BEGIN The records
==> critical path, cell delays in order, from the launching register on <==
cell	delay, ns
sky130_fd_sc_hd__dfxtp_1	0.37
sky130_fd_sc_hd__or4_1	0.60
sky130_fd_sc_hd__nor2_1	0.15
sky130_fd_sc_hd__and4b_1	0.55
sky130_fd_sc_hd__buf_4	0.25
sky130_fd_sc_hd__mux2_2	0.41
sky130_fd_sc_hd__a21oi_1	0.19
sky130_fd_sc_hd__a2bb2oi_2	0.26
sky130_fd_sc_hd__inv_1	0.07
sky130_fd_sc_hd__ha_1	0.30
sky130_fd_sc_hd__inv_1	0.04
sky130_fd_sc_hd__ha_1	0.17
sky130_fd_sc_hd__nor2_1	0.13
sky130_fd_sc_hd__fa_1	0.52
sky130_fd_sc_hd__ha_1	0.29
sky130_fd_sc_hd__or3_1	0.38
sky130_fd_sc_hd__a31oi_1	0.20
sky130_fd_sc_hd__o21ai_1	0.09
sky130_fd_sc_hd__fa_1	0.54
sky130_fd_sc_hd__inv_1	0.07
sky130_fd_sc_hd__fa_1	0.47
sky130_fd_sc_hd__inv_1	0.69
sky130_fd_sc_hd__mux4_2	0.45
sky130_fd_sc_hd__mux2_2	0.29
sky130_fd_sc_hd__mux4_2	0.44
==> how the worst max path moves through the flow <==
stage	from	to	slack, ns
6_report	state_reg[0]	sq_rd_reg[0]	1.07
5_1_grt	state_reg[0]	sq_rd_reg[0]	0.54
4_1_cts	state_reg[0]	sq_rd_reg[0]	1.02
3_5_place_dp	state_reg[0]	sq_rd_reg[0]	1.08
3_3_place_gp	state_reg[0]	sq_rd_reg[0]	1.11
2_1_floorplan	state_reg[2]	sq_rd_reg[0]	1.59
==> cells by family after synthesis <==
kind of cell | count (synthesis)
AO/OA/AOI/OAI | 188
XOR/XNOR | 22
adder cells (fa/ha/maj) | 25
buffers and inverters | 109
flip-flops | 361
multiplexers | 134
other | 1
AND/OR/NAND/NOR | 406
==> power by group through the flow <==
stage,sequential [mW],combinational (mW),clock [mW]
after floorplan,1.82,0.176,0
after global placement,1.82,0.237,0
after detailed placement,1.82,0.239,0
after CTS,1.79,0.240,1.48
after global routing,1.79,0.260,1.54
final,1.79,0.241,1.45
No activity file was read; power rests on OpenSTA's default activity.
END The records
• Task item
If a line contains the string "through", include it in the tally; report the final tally for the whole listing and nothing else.

• Result for this task
2